I sat the exam remotely via Guardian Browser over Starlink from home. The proctoring setup was straightforward — ID check, room scan, and then you’re in. The only difference from previous exams I’ve sat was the second camera requirement, which you can handle with your phone.
The Index
Everyone who passes a GIAC exam will tell you the same thing: the index is everything. I spent more time building it than I did on any other part of prep.
The SEC504 courseware runs to several hundred pages across multiple books. I built a keyword index that mapped every significant topic, tool, attack technique, and incident handling phase to a specific page number. Colour-coded by book. Alphabetically sorted. I printed and bound it before the exam.
The index served two purposes. The obvious one is exam-day lookup speed. The less obvious one is that building it forced me to process every section of the material a second time, which is where a lot of the actual learning happened.
I ended up taking four indexes into the exam: the official SANS book index, my own books-by-topic index, my books-by-keyword index, and a condensed summary of the entire courseware — just under 80 pages — with its own index. That last one was my main instrument on the day. Be realistic about what you can actually search through under exam pressure: 80 pages beats six books every time. The books are there as a backstop if something genuinely isn’t in your notes. They shouldn’t be your first stop.
If you’re preparing for any GIAC exam, start your index early and treat it as a primary study deliverable, not an afterthought.
Working in Critical Infrastructure
One thing that shaped my approach to this material is context. Working in IT security at one of Africa’s largest hydroelectric power plants means incident handling isn’t abstract. Understanding attacker techniques and having a solid incident handling methodology matters in that context in a way it might not in a generic small to medium business.

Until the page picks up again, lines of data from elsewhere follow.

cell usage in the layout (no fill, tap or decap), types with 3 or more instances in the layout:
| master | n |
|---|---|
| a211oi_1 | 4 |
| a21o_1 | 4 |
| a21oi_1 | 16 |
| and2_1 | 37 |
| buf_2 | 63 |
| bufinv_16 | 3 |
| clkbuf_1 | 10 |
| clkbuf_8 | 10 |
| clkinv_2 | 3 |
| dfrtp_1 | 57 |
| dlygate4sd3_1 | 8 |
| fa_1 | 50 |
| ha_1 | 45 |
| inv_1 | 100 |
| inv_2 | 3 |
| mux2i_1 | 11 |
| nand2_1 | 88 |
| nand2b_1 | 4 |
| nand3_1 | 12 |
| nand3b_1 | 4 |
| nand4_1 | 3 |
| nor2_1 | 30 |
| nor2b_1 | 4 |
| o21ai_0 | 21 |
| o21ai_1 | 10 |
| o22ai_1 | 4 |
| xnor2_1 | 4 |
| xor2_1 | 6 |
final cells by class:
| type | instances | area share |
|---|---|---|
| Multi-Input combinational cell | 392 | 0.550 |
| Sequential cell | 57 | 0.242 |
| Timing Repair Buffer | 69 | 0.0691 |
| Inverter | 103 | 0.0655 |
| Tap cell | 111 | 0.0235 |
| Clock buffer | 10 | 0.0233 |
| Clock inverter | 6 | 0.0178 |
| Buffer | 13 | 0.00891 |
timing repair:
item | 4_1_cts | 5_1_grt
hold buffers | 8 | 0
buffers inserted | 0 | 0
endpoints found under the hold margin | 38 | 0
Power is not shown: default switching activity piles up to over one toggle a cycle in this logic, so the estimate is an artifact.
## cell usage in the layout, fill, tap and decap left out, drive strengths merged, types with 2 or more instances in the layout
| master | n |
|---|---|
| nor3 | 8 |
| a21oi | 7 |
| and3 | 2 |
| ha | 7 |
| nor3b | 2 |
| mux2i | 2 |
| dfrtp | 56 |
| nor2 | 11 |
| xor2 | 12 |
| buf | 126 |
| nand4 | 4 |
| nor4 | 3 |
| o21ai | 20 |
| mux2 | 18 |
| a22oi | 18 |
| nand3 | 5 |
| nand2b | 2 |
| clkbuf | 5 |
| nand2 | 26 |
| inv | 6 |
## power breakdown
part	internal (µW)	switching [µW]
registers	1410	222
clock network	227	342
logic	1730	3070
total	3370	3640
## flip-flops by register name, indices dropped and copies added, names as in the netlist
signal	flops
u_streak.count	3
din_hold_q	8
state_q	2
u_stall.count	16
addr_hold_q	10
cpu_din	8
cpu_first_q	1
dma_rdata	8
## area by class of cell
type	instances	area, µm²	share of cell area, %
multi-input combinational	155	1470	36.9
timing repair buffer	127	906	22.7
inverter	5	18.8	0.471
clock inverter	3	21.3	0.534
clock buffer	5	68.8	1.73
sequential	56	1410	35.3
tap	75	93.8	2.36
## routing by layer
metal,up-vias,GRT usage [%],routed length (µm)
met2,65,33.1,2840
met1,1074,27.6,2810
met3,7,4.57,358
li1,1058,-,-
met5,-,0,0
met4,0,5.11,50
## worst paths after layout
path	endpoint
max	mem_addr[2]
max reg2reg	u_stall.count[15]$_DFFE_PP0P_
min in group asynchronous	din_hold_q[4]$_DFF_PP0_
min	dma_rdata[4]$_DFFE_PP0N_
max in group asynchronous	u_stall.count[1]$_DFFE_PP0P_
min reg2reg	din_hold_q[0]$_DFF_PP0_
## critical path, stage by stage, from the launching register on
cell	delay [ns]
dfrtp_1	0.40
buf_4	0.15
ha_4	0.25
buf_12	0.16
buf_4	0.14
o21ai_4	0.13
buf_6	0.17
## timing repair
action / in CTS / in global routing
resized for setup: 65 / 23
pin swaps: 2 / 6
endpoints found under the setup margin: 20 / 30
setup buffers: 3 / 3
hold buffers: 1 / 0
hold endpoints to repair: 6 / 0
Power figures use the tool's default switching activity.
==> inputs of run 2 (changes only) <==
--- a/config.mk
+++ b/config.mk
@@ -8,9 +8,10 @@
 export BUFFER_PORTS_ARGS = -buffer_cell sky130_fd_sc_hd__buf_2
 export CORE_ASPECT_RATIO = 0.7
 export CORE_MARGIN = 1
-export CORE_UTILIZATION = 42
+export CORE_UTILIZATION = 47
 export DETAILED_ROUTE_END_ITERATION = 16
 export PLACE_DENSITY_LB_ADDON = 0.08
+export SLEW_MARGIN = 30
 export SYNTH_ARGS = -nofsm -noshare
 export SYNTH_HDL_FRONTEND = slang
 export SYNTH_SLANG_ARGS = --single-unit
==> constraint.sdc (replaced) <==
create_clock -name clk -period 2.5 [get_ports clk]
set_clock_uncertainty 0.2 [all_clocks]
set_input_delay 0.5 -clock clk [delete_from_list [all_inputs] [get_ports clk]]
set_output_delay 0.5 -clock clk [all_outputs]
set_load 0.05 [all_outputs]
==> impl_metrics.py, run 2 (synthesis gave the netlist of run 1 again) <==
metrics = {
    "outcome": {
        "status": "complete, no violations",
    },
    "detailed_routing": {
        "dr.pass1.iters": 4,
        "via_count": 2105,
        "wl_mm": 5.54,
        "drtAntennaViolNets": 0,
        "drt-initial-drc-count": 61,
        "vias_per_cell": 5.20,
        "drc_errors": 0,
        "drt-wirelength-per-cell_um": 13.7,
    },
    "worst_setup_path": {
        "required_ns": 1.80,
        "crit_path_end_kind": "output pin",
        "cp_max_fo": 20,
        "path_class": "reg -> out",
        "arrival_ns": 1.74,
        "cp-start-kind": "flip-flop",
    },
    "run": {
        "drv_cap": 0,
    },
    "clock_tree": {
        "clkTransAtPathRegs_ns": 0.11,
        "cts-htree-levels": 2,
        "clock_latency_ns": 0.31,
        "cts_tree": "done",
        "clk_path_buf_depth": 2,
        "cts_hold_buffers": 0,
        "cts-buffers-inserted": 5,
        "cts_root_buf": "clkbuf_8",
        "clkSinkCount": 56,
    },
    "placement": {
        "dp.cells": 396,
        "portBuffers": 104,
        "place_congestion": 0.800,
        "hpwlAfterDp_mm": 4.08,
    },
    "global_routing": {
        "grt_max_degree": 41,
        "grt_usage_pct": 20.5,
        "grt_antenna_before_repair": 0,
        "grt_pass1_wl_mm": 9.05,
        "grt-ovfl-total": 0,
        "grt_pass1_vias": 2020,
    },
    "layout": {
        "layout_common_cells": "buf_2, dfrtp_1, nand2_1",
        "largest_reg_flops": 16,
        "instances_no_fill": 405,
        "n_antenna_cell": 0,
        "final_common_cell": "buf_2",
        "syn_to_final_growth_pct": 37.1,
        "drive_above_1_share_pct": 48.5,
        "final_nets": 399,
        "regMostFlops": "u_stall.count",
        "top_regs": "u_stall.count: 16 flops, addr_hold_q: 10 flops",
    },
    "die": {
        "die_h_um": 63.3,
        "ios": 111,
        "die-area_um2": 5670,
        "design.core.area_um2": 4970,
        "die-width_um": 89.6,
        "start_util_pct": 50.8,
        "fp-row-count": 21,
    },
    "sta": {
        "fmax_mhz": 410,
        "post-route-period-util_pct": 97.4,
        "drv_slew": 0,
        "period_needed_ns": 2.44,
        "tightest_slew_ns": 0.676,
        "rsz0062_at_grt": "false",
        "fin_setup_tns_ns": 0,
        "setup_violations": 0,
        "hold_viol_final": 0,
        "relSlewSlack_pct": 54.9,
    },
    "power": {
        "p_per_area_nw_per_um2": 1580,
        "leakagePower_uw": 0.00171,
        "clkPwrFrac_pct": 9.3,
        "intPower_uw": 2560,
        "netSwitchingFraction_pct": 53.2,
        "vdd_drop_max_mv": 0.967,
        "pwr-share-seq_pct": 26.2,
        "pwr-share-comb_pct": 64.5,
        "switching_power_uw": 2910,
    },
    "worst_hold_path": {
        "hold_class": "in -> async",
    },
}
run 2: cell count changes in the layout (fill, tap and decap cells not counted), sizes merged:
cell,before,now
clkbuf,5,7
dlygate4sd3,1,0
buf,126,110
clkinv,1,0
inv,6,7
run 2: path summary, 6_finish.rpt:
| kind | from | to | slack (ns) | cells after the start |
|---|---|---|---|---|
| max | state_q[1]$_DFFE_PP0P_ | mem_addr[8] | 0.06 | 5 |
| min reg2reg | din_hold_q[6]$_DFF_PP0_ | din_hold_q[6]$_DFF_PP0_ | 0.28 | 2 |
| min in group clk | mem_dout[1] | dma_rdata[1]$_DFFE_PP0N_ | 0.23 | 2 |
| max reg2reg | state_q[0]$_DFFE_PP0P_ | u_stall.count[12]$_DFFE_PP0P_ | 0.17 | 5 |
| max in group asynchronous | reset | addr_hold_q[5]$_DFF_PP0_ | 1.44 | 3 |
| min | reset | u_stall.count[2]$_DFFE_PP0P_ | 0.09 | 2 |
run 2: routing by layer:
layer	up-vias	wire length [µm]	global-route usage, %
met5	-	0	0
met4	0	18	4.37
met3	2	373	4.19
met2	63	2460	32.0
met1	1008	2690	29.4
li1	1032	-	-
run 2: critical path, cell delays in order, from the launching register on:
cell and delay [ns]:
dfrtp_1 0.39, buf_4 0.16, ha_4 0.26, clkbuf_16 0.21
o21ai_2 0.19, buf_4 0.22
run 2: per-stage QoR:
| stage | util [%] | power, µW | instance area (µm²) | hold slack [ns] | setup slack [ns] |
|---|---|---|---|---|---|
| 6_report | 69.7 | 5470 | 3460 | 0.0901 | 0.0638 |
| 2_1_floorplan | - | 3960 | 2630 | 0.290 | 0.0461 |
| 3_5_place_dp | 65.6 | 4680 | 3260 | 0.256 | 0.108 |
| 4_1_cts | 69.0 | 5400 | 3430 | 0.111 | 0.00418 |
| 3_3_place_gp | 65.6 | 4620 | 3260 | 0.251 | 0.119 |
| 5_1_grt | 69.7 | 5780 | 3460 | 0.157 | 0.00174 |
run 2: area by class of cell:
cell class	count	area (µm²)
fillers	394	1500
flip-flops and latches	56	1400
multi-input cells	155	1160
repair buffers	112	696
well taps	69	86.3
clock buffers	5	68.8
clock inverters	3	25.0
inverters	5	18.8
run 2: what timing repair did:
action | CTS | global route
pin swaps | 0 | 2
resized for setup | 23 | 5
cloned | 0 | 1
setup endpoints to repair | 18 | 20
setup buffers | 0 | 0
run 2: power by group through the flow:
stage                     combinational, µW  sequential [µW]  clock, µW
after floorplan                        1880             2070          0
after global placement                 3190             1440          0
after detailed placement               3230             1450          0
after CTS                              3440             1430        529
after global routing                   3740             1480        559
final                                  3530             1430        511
## src/rtl/div_unit_pkg.sv

```systemverilog
// rtl/div_unit_pkg.sv - shared types and control codes for the execute-stage divider
//
// Purpose: state encoding of the div_unit FSM and the ALU control codes that
// the E-stage decode compares against to raise start_i for DIV/DIVU.
// Ports: none (package).

package div_unit_pkg;

  localparam int DIV_WIDTH = 32;

  // ALU control codes shared with the E-stage decode.
  localparam logic [4:0] DIV_CONTROL  = 5'b11010;
  localparam logic [4:0] DIVU_CONTROL = 5'b11011;

  typedef enum logic [1:0] {
    ST_IDLE    = 2'd0,
    ST_BUSY    = 2'd1,
    ST_DIVZERO = 2'd2,
    ST_DONE    = 2'd3
  } div_state_e;

endpackage

```

## src/rtl/div_unit.sv

```systemverilog
// rtl/div_unit.sv - multi-cycle 32-bit restoring divider for DIV/DIVU
//
// Purpose: computes quotient and remainder over 32 restoring iterations for
// HI/LO writeback; ready_o feeds the hazard unit's divider stall.
// Ports:
//   clk           rising-edge clock
//   rst           asynchronous active-high reset
//   signed_div_i  1 = DIV (signed), 0 = DIVU; sampled with start_i
//   opdata1_i     dividend
//   opdata2_i     divisor
//   start_i       DIV/DIVU present in E
//   annul_i       abandon current operation (exception flush)
//   result_o      {remainder, quotient}; [63:32] -> HI, [31:0] -> LO
//   ready_o       one-cycle pulse when result_o is valid

module div_unit
  import div_unit_pkg::*;
(
  input  logic                   clk,
  input  logic                   rst,
  input  logic                   signed_div_i,
  input  logic [DIV_WIDTH-1:0]   opdata1_i,
  input  logic [DIV_WIDTH-1:0]   opdata2_i,
  input  logic                   start_i,
  input  logic                   annul_i,
  output logic [2*DIV_WIDTH-1:0] result_o,
  output logic                   ready_o
);

  div_state_e  state_q, state_d;
  logic [4:0]  cnt_q, cnt_d;
  logic [64:0] part_q, part_d;     // {partial remainder (33b), dividend/quotient (32b)}
  logic [31:0] dvsr_q, dvsr_d;     // |divisor|
  logic        neg_quot_q, neg_quot_d;
  logic        neg_rem_q, neg_rem_d;
  logic [63:0] result_q, result_d;
  logic        ready_q, ready_d;

  logic [65:0] shifted;
  logic [33:0] trial;
  logic [64:0] step;
  logic [31:0] quot_mag;
  logic [31:0] rem_mag;
  logic [31:0] a_abs;
  logic [31:0] b_abs;

  // One restoring iteration on the current partial register.
  always_comb begin
    shifted = {part_q, 1'b0};
    trial   = shifted[65:32] - {2'b00, dvsr_q};
    if (trial[33]) begin
      step = shifted[64:0];
    end else begin
      step = {trial[32:0], shifted[31:1], 1'b1};
    end
    quot_mag = step[31:0];
    rem_mag  = step[63:32];
  end

  // |0x80000000| wraps to 0x80000000, which is the correct unsigned magnitude.
  always_comb begin
    a_abs = (signed_div_i && opdata1_i[31]) ? (~opdata1_i + 32'd1) : opdata1_i;
    b_abs = (signed_div_i && opdata2_i[31]) ? (~opdata2_i + 32'd1) : opdata2_i;
  end

  always_comb begin
    state_d    = state_q;
    cnt_d      = cnt_q;
    part_d     = part_q;
    dvsr_d     = dvsr_q;
    neg_quot_d = neg_quot_q;
    neg_rem_d  = neg_rem_q;
    result_d   = result_q;
    ready_d    = 1'b0;

    case (state_q)
      ST_IDLE: begin
        if (start_i) begin
          neg_quot_d = signed_div_i && (opdata1_i[31] ^ opdata2_i[31]);
          neg_rem_d  = signed_div_i && opdata1_i[31];
          if (opdata2_i == 32'd0) begin
            state_d = ST_DIVZERO;
          end else begin
            dvsr_d  = b_abs;
            part_d  = {33'd0, a_abs};
            cnt_d   = 5'd0;
            state_d = ST_BUSY;
          end
        end
      end

      ST_BUSY: begin
        part_d = step;
        cnt_d  = cnt_q + 5'd1;
        if (cnt_q == 5'd31) begin
          // Sign fix-up folded into the last step so result_o is registered in DONE.
          result_d = {neg_rem_q  ? (~rem_mag  + 32'd1) : rem_mag,
                      neg_quot_q ? (~quot_mag + 32'd1) : quot_mag};
          ready_d  = 1'b1;
          state_d  = ST_DONE;
        end
      end

      ST_DIVZERO: begin
        result_d = 64'd0;
        ready_d  = 1'b1;
        state_d  = ST_DONE;
      end

      ST_DONE: begin
        // start_i is still high for the same instruction; it is not re-sampled here.
        state_d = ST_IDLE;
      end

      default: begin
        state_d = ST_IDLE;
      end
    endcase

    // Flush wins over everything, including a same-cycle start_i in IDLE.
    if (annul_i) begin
      state_d  = ST_IDLE;
      ready_d  = 1'b0;
      result_d = result_q;
    end
  end

  always_ff @(posedge clk or posedge rst) begin
    if (rst) begin
      state_q    <= ST_IDLE;
      cnt_q      <= 5'd0;
      part_q     <= 65'd0;
      dvsr_q     <= 32'd0;
      neg_quot_q <= 1'b0;
      neg_rem_q  <= 1'b0;
      result_q   <= 64'd0;
      ready_q    <= 1'b0;
    end else begin
      state_q    <= state_d;
      cnt_q      <= cnt_d;
      part_q     <= part_d;
      dvsr_q     <= dvsr_d;
      neg_quot_q <= neg_quot_d;
      neg_rem_q  <= neg_rem_d;
      result_q   <= result_d;
      ready_q    <= ready_d;
    end
  end

  assign result_o = result_q;
  assign ready_o  = ready_q;

endmodule

```

## config.mk

```make
export PLATFORM = sky130hd
export DESIGN_NAME = div_unit
export DESIGN_NICKNAME = d
export VERILOG_FILES = /design/src/rtl/div_unit_pkg.sv /design/src/rtl/div_unit.sv
export SDC_FILE = /design/constraint.sdc
export NUM_CORES = 1
export LEC_CHECK = 0
export ABC_CLOCK_PERIOD_IN_PS = 12000
export CORE_ASPECT_RATIO = 0.5
export CORE_MARGIN = 4
export CORE_UTILIZATION = 58
export DETAILED_ROUTE_END_ITERATION = 7
export PLACE_DENSITY = 0.78
export SLEW_MARGIN = 40
export SYNTH_ARGS = -nofsm -noshare
export SYNTH_HDL_FRONTEND = slang
export SYNTH_SLANG_ARGS = --single-unit
```

## constraint.sdc

```tcl
create_clock -name clk -period 12 [get_ports clk]
set_input_delay 3.6 -clock clk [delete_from_list [all_inputs] [get_ports clk]]
set_output_delay 3.6 -clock clk [all_outputs]
set_load 0.01 [all_outputs]
```

-- Yosys cells after proc, flatten, opt, wreduce, memory -nomap -nowiden
Cells that the tools add are included.
- register bits: 171
- input bits: 69
- output and inout bits: 65
- logic and storage cells: 63
- add/subtract/negate cells: 6
- equal/unequal tests: 9
- mux-type cells: 21
- bitwise operators: 7
- reduce and logical (&&, ||, !) cells: 12
- operators by type and width (cell ; count):
    two-way mux 65 bit ; 3
    case mux 65 bit (2 select lines) ; 1
    adder 32 x 1 -> 32 bit, second input constant ; 4
    two-way mux 32 bit ; 4
    inverter 32 bit ; 4
    case mux 64 bit (2 select lines) ; 1
    two-way mux 64 bit ; 1
    subtractor 34 x 32 -> 34 bit ; 1
    logical NOT 32 bit ; 1
    two-way mux 5 bit ; 2
    case mux 5 bit (2 select lines) ; 1
    AND reduction 3 bit ; 3
    two-way mux 2 bit ; 4
    case mux 2 bit (4 select lines) ; 1
    != test 2 bit, second input constant ; 3
    != test 3 bit, second input constant ; 2
    adder 5 x 1 -> 5 bit, second input constant ; 1
    equality test 5 bit, second input constant ; 1
    equality test 2 bit, second input constant ; 2
    AND reduction 2 bit ; 2
    nonzero test 2 bit ; 2
    logical AND 1 bit ; 3
    equality test 2 x 1 -> 1 bit, second input constant ; 1
    logical NOT 2 bit ; 1
    other kinds (4) ; 6

-- Logic depth before layout (Yosys ltp)
- depth after elaboration: 7
- mapped depth: 24
- depth with buffers taken out: 20

-- Least setup slack after synthesis
No wires, ideal clock.
- kind: input to register
- start: in opdata1_i[13]
- end: reg part_q[29]
- setup time: 0.134 ns
- arrival: 6.339 ns
- required time: 11.866 ns
- slack: 5.527 ns
- stages: 11
- path buffers: 0
- path through: or4_4 -> or3_4 -> or4_4 -> or3_4 -> or4_4 -> nor4_4 -> a21oi_1 -> xnor2_1 -> nor2_1 -> a21oi_1 -> o21ai_0
- longest elaborated chain between the ends: 6
- ends and longest elaborated chain (what ; line ; text):
    start, declared ; div_unit.sv:22 ; input logic [DIV_WIDTH-1:0] opdata1_i,
    inverter 32 bit ; div_unit.sv:62 ; a_abs = (signed_div_i && opdata1_i[31]) ? (~opdata1_i + 32'd1) : opdata1_i;
    adder 32 x 1 -> 32 bit ; div_unit.sv:62 ;
    two-way mux 32 bit ; div_unit.sv:62 ;
    two-way mux 65 bit ; div_unit.sv:81 ; if (opdata2_i == 32'd0) begin
    two-way mux 65 bit ; div_unit.sv:78 ; if (start_i) begin
    case mux 65 bit (2 select lines) ; div_unit.sv:76 ; case (state_q)
    end signal, assigned ; div_unit.sv:141 ; part_q <= part_d;
    end, declared ; div_unit.sv:32 ; logic [64:0] part_q, part_d;
Every way passes these cells. The select of a mux whose other input is x is not followed.
A chain may end at the register's enable or synchronous reset.

-- Final worst setup path
- start: in opdata2_i[10]
- end: reg part_q[64]
- longest elaborated chain between the ends: 3
- ends and longest elaborated chain (what ; line ; text):
    start, declared ; div_unit.sv:23 ; input logic [DIV_WIDTH-1:0] opdata2_i,
    logical NOT 32 bit ; div_unit.sv:81 ;
    != test 2 bit (no source line) ; n/a ;
    AND reduction 3 bit (no source line) ; n/a ;
Every way passes these cells.

==> results by group <==
Outcome
  – Status: finished clean

Logic synthesis
  – Area contributors post-synth: dfrtp_1 (35%), xnor2_1 (5.8%), nand2_1 (5.7%)
  – Post-synth top area cell: dfrtp_1
  – Post-synth EDFFs: 0
  – Syn avg cell area: about 8.5 um^2
  – Syn Nets: 1531
  – FFs w/ async S/R, synth: 1.00
  – Mapped cell area: 12100 um^2
  – Unique masters post-synth: 92
  – Synth warn: 0
  – Sequential fraction of the synthesis area: 0.353
  – Register bit total from synthesis: about 170
  – Post-Syn Instances: around 1400
  – Top_reg_cell synth: dfrtp_1
  – Top-area cell type share of the netlist area: 0.353

Final layout
  – Cell Count, Final, Fillers Out: around 1800
  – ANT cells: 0
  – Commonest non-fill, non-tap cells in the layout: nand2_1 (185), dfrtp_1 (170), clkdlybuf4s50_1 (133)
  – Synthesis-to-finish area growth: 16.5%
  – Post-layout nets: 1615
  – Layout cells sized above 1: 0.0594
  – FILL cells: between 1500 and 2000
  – Final Util: 0.688
  – Most common cell after layout, fill and taps aside: nand2_1

STA
  – Period utilization: 0.628
  – Final number of max-transition violations: 0
  – Setup TNS: 0 ps
  – Final hold vios: 0
  – Setup Skew: between 10 and 15 ps
  – Maximum clock frequency: 133 MHz
  – RSZ-0062 raised after global routing: false
  – Period minus WS final: around 7500 ps
  – Worst-Margin Slew: between 800 and 900 ps
  – Slew margin rel.: 0.461
  – Final setup viols: 0

Worst setup path
  – Crit. End Element: flip-flop
  – Crit Path Class: input port to flip-flop
  – CP Data Required Time: around 12000 ps
  – Arrival time worst endpoint: 7870 ps
  – CP Max Fanout: approximately 130
  – Crit path launch type: input port

Global routing
  – Gr usage total: 0.289
  – Vias in the first global route: about 10000
  – First-pass GRT wire length: approximately 54 mm
  – Initial antenna violation count: 0
  – Largest net degree at the start of global routing: 128
  – Global route overflow: 0

Routing
  – Drt initial violations: ~1200
  – DRT Pass-1 Iters: 7
  – Vias per cell: between 6 and 7
  – Drc violations: 0
  – DRT Wirelength: 33.5 mm
  – Final ANT Viol Nets: 0
  – Routed len/inst: approximately 19 um
  – Total vias in the final route: around 11000

Floorplan
  – Die Ht: 110 um
  – Die footprint: approximately 23000 um^2
  – Initial Util: 0.591
  – Core box area: roughly 21000 um^2
  – Width of the die: 212 um
  – # IOs: roughly 130
  – Std cell rows: 37

Clock tree
  – CTS tree: yes
  – Setup Fix Bufs, Post-CTS: 0
  – # H-tree levels: 4
  – CTS Hold Buffers Added: 0
  – TritonCTS Buffers: 17
  – Worst-skew pair later-pin latency: roughly 450 ps
  – Clock-pin slew on the worst setup and hold paths: ~70 ps
  – TritonCTS Sinks: ~170
  – Clock buffer depth: 2
  – Root buf cell: clkbuf_16
  – Post-cts resize count: 0

Placement
  – Placed Cells: 1757
  – GP Congestion: approximately 0.9
  – Port bufs: roughly 130
  – Final HPWL DP: 25.0 mm

Hold path
  – Min-delay worst type: flip-flop to flip-flop

Power
  – Pwr dens: 217 nW/um^2
  – VDD IR max: 0.100 mV
  – Leak pwr: between 5 and 6 nW

Job
  – Max cap viols: 0
## Yosys cell counts, drive strengths merged, types with 6 or more instances
| library cell | count |
|---|---|
| nand2 | 187 |
| dfrtp | 171 |
| o21ai | 125 |
| a21oi | 111 |
| nor2 | 100 |
| xnor2 | 80 |
| a22o | 61 |
| xor2 | 58 |
| inv | 57 |
| o31ai | 56 |
| clkbuf | 50 |
| ha | 42 |
| nand3 | 33 |
| nor3 | 29 |
| buf | 26 |
| or3 | 24 |
| mux2i | 23 |
| nor4 | 18 |
| o41ai | 15 |
| or4 | 15 |
| nand2b | 13 |
| a21o | 11 |
| a31oi | 11 |
| o211ai | 11 |
| nor2b | 9 |
| a211oi | 8 |
| and3 | 7 |
| nand4 | 6 |
| o21a | 6 |
## per-stage QoR
step	hold WS (ps)	area [um^2]	total power, W	setup WS (ps)
after global routing	515	14100	0.00327	4100
final	478	14100	0.00306	4470
after CTS	482	14100	0.00305	4470
after floorplan	445	12100	0.00199	3770
after detailed placement	466	13500	0.00251	4000
after global placement	460	13500	0.00246	3950
## final cells by class
| cell class | instances | area [um^2] | share of cell area |
|---|---|---|---|
| Multi-Input combinational cell | 1115 | 7290 | 0.517 |
| Inverter | 57 | 229 | 0.0162 |
| Timing Repair Buffer | 141 | 1400 | 0.0993 |
| Sequential cell | 171 | 4280 | 0.303 |
| Tap cell | 273 | 342 | 0.0242 |
| Clock buffer | 20 | 467 | 0.0331 |
| Clock inverter | 12 | 101 | 0.00718 |
## critical path: stages
cell and delay [ps]:
clkdlybuf4s50_1 490, or4_1 570, or3_1 380, nor4_1 300, nand3_1 200, nor4_2 550, a21oi_4 100, buf_4 320
a21oi_4 180, clkbuf_8 580, a211oi_1 80, o21ai_0 190, o21ai_0 90, a22o_1 190
## per-layer routing
layer	track usage	share of wire
met2	0.432	0.42
met1	0.412	0.46
met4	0.0675	0.014
met5	0	0
met3	0.0925	0.11
## flip-flops by register name, summed over array words and instances, names as in the netlist
signal,cells
neg_rem_q,1
part_q,65
state_q,2
result_o,64
neg_quot_q,1
ready_o,1
cnt_q,5
dvsr_q,32
## power breakdown
| group | total (W) | switching, W | internal [W] |
|---|---|---|---|
| Combinational | 0.00157 | 0.000909 | 0.000658 |
| Sequential | 0.000954 | 0.000171 | 0.000782 |
| Clock | 0.000536 | 0.000249 | 0.000287 |
## path summary, 6_finish.rpt
kind / startpoint / end / slack [ps] / depth (start not counted)
min in group asynchronous: rst / part_q[26]$_DFFE_PP0P_ / 3650 / 2
min reg2reg: cnt_q[4]$_DFFE_PP0P_ / cnt_q[4]$_DFFE_PP0P_ / 480 / 2
max in group asynchronous: rst / neg_rem_q$_DFFE_PP0P_ / 7400 / 3
max reg2reg: part_q[35]$_DFFE_PP0P_ / result_o[62]$_DFFE_PP0P_ / 5770 / 18
max: opdata2_i[10] / part_q[64]$_DFFE_PP0P_ / 4470 / 14
min: cnt_q[4]$_DFFE_PP0P_ / cnt_q[4]$_DFFE_PP0P_ / 480 / 2
## kinds of logic (layout without fill, tap and decap cells)
group	after synthesis	count (layout)	share of synthesized area
adders and majority gates	43	43	0.0450
muxes	27	27	0.0227
and+or+nand+nor	464	464	0.188
DFF	171	171	0.353
buffers and inverters	133	230	0.0472
xor gates and xnor gates	138	138	0.0998
AOI/OAI and AO/OA	443	443	0.244
Note: power is estimated with default switching activity, not from simulation.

SEC504 and GCIH are IT-focused, but the discipline transfers. The incident handling lifecycle — preparation, identification, containment, eradication, recovery, lessons learned — applies regardless of what’s on the other side of the network.
Was It Worth It
Yes, without hesitation. Not because of the letters after the name, but because the process of preparing for it — working through the material seriously, building the index, sitting two practice exams — filled real gaps in my understanding of attacker techniques and sharpened how I think about incident response methodology.
If you’re in security operations and considering GCIH, do the SEC504 course if you can. Build the index properly. Take both practice exams seriously. The cert is achievable and the material is genuinely good.